Paper 08
Intermediate

Attention Is All You Need

Paper 08 — Attention Is All You Need

Vaswani, Shazeer, Parmar, Uszkoreit, Jones, Gomez, Kaiser, Polosukhin · NeurIPS 2017 · arXiv:1706.03762


What this paper did

It replaced recurrence entirely.

Bahdanau’s attention (Paper 07) improved the decoder’s memory by letting it look back at all encoder states. But both encoder and decoder were still LSTMs — sequential by design, impossible to parallelise across the sequence.

The Transformer removed the LSTMs completely. Instead, every layer is built purely from attention operations and feed-forward networks — both of which process all positions in parallel. Training time dropped from days to hours.
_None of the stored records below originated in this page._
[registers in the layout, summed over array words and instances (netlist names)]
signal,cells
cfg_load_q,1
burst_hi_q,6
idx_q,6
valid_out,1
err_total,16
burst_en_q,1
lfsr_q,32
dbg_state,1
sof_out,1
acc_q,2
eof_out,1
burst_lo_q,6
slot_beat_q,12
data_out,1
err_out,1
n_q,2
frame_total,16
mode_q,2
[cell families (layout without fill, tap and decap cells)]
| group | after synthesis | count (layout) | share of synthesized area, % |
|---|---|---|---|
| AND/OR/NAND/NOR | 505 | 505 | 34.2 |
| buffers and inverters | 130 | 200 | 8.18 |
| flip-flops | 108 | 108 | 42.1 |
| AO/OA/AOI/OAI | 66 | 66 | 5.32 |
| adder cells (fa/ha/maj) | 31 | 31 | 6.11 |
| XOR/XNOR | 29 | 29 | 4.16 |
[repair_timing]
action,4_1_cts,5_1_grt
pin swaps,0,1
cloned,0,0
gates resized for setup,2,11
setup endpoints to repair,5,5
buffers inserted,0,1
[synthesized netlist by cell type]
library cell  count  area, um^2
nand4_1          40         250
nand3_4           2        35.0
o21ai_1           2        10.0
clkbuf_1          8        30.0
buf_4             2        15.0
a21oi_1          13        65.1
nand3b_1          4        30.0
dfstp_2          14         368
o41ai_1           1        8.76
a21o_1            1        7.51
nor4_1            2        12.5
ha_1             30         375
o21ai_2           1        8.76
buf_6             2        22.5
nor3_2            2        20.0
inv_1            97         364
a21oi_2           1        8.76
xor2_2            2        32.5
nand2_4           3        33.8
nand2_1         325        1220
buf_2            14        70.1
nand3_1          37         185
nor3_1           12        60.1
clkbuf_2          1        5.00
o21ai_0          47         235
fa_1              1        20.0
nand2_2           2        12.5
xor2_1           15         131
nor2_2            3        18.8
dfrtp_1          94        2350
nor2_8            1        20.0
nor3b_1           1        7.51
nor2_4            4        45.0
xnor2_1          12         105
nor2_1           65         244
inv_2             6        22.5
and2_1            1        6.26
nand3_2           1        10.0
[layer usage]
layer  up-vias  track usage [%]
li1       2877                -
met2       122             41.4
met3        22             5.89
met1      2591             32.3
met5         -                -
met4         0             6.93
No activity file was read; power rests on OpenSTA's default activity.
<file path="src/rtl/axi_rchan_buffer.sv">
// axi_rchan_buffer: FWFT buffer for AXI4 R-channel beats with burst, error and length tracking
module axi_rchan_buffer #(
  parameter int DATA_W = 32,
  parameter int DEPTH = 8,
  parameter int MAX_LEN = 16
) (
  input  logic aclk,
  input  logic areset,
  input  logic s_rvalid,
  output logic s_rready,
  input  logic [DATA_W-1:0] s_rdata,
  input  logic [1:0] s_rresp,
  input  logic s_rlast,
  output logic m_tvalid,
  input  logic m_tready,
  output logic [DATA_W-1:0] m_tdata,
  output logic m_tlast,
  output logic m_terr,
  output logic [$clog2(DEPTH):0] level,
  output logic [15:0] burst_count,
  output logic err_sticky,
  output logic len_err,
  input  logic clear_err
);
  localparam int AW = $clog2(DEPTH);
  localparam int LW = AW + 1;
  logic [DATA_W+1:0] mem [DEPTH];
  logic [AW-1:0] wr_ptr, rd_ptr;
  logic [7:0] beat_idx;
  logic push, pop, at_max, last_tag, err_tag;
  assign s_rready = level != LW'(DEPTH);
  assign m_tvalid = level != '0;
  assign push = s_rvalid && s_rready;
  assign pop = m_tvalid && m_tready;
  assign at_max = beat_idx == 8'(MAX_LEN - 1);
  assign last_tag = s_rlast || at_max;
  // SLVERR/DECERR only; EXOKAY is a successful response
  assign err_tag = s_rresp == 2'd2 || s_rresp == 2'd3;
  assign {m_tdata, m_tlast, m_terr} = mem[rd_ptr];
  always_ff @(posedge aclk)
    if (push) mem[wr_ptr] <= {s_rdata, last_tag, err_tag};
  always_ff @(posedge aclk)
    if (areset) begin
      wr_ptr <= '0;
      rd_ptr <= '0;
      level <= '0;
      beat_idx <= '0;
      burst_count <= '0;
      err_sticky <= 1'b0;
      len_err <= 1'b0;
    end else begin
      wr_ptr <= wr_ptr + AW'(push);
      rd_ptr <= rd_ptr + AW'(pop);
      level <= level + LW'(push) - LW'(pop);
      beat_idx <= push ? (last_tag ? 8'd0 : beat_idx + 8'd1) : beat_idx;
      burst_count <= burst_count + 16'(push && last_tag);
      err_sticky <= (push && err_tag) || (err_sticky && !clear_err);
      len_err <= (push && at_max && !s_rlast) || (len_err && !clear_err);
    end
endmodule

</file>
`src/rtl/cpu5_immenc.sv`:
```
// cpu5_immenc: packs a signed immediate into I/S/B instruction fields, flags unrepresentable values
// Ports:
//   clk, resetn            clock (rising edge), asynchronous active-low reset
//   in_valid/in_ready      input handshake; in_ready is registered (low only while the skid holds a word)
//   in_instr, in_immtype   template instruction and immediate format select
//   in_imm                 signed immediate (byte offset for B)
//   out_valid/out_ready    output handshake
//   out_instr, out_err     encoded word and "immediate did not fit / bad format" flag
//   err_clr, err_count     synchronous clear and saturating count of delivered error words
`ifndef CPU5_XLEN
`define CPU5_XLEN 32
`endif
`ifndef CPU5_BRANCHTYPE_SIZE
`define CPU5_BRANCHTYPE_SIZE 2
`endif
`ifndef CPU5_IMMTYPE_I
`define CPU5_IMMTYPE_I 2'd0
`endif
`ifndef CPU5_IMMTYPE_S
`define CPU5_IMMTYPE_S 2'd1
`endif
`ifndef CPU5_IMMTYPE_B
`define CPU5_IMMTYPE_B 2'd2
`endif

module cpu5_immenc #(
    parameter int XLEN  = `CPU5_XLEN,
    parameter int CNT_W = 8
) (
    input  logic                             clk,
    input  logic                             resetn,
    input  logic                             in_valid,
    output logic                             in_ready,
    input  logic [XLEN-1:0]                  in_instr,
    input  logic [`CPU5_BRANCHTYPE_SIZE-1:0] in_immtype,
    input  logic [XLEN-1:0]                  in_imm,
    output logic                             out_valid,
    input  logic                             out_ready,
    output logic [XLEN-1:0]                  out_instr,
    output logic                             out_err,
    input  logic                             err_clr,
    output logic [CNT_W-1:0]                 err_count
);
    logic            fit12, fit13, enc_err, skid_valid, skid_err, accept, xfer;
    logic [XLEN-1:0] enc_instr, skid_instr;

    // 12-bit signed range for I/S; 13-bit even range for B
    assign fit12 = &in_imm[XLEN-1:11] | ~|in_imm[XLEN-1:11];
    assign fit13 = (&in_imm[XLEN-1:12] | ~|in_imm[XLEN-1:12]) & ~in_imm[0];

    always_comb begin
        enc_instr = in_instr;
        enc_err   = 1'b1;
        if (in_immtype == `CPU5_IMMTYPE_I) begin
            enc_instr[31:20] = in_imm[11:0];
            enc_err          = ~fit12;
        end else if (in_immtype == `CPU5_IMMTYPE_S) begin
            enc_instr[31:25] = in_imm[11:5];
            enc_instr[11:7]  = in_imm[4:0];
            enc_err          = ~fit12;
        end else if (in_immtype == `CPU5_IMMTYPE_B) begin
            enc_instr[31]    = in_imm[12];
            enc_instr[30:25] = in_imm[10:5];
            enc_instr[11:8]  = in_imm[4:1];
            enc_instr[7]     = in_imm[11];
            enc_err          = ~fit13;
        end
    end

    assign in_ready = ~skid_valid;
    assign accept   = in_valid & in_ready;
    assign xfer     = out_valid & out_ready;

    // in_ready is low whenever the skid is full, so a skid refill and a new accept never coincide
    always_ff @(posedge clk or negedge resetn) begin
        if (!resetn) begin
            out_valid  <= 1'b0;
            out_instr  <= '0;
            out_err    <= 1'b0;
            skid_valid <= 1'b0;
            skid_instr <= '0;
            skid_err   <= 1'b0;
        end else if (xfer | ~out_valid) begin
            out_valid  <= skid_valid | accept;
            skid_valid <= 1'b0;
            if (skid_valid) begin
                out_instr <= skid_instr;
                out_err   <= skid_err;
            end else if (accept) begin
                out_instr <= enc_instr;
                out_err   <= enc_err;
            end
        end else if (accept) begin
            skid_valid <= 1'b1;
            skid_instr <= enc_instr;
            skid_err   <= enc_err;
        end
    end

    always_ff @(posedge clk or negedge resetn) begin
        if (!resetn) err_count <= '0;
        else if (err_clr) err_count <= '0;
        else if (xfer & out_err & ~&err_count) err_count <= err_count + 1'b1;
    end
endmodule

```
Long-range dependencies collapsed from O(T) steps to O(1).

The core equation:

Attention(Q, K, V) = softmax( Q · Kᵀ / √dₖ ) · V

Every position computes a Query vector (what am I looking for?), a Key vector (what do I offer?), and a Value vector (what do I send when selected?). All pairwise Query-Key scores are computed at once via matrix multiplication, normalised via softmax, and used to blend Value vectors. Eight of these attention “heads” run in parallel per layer.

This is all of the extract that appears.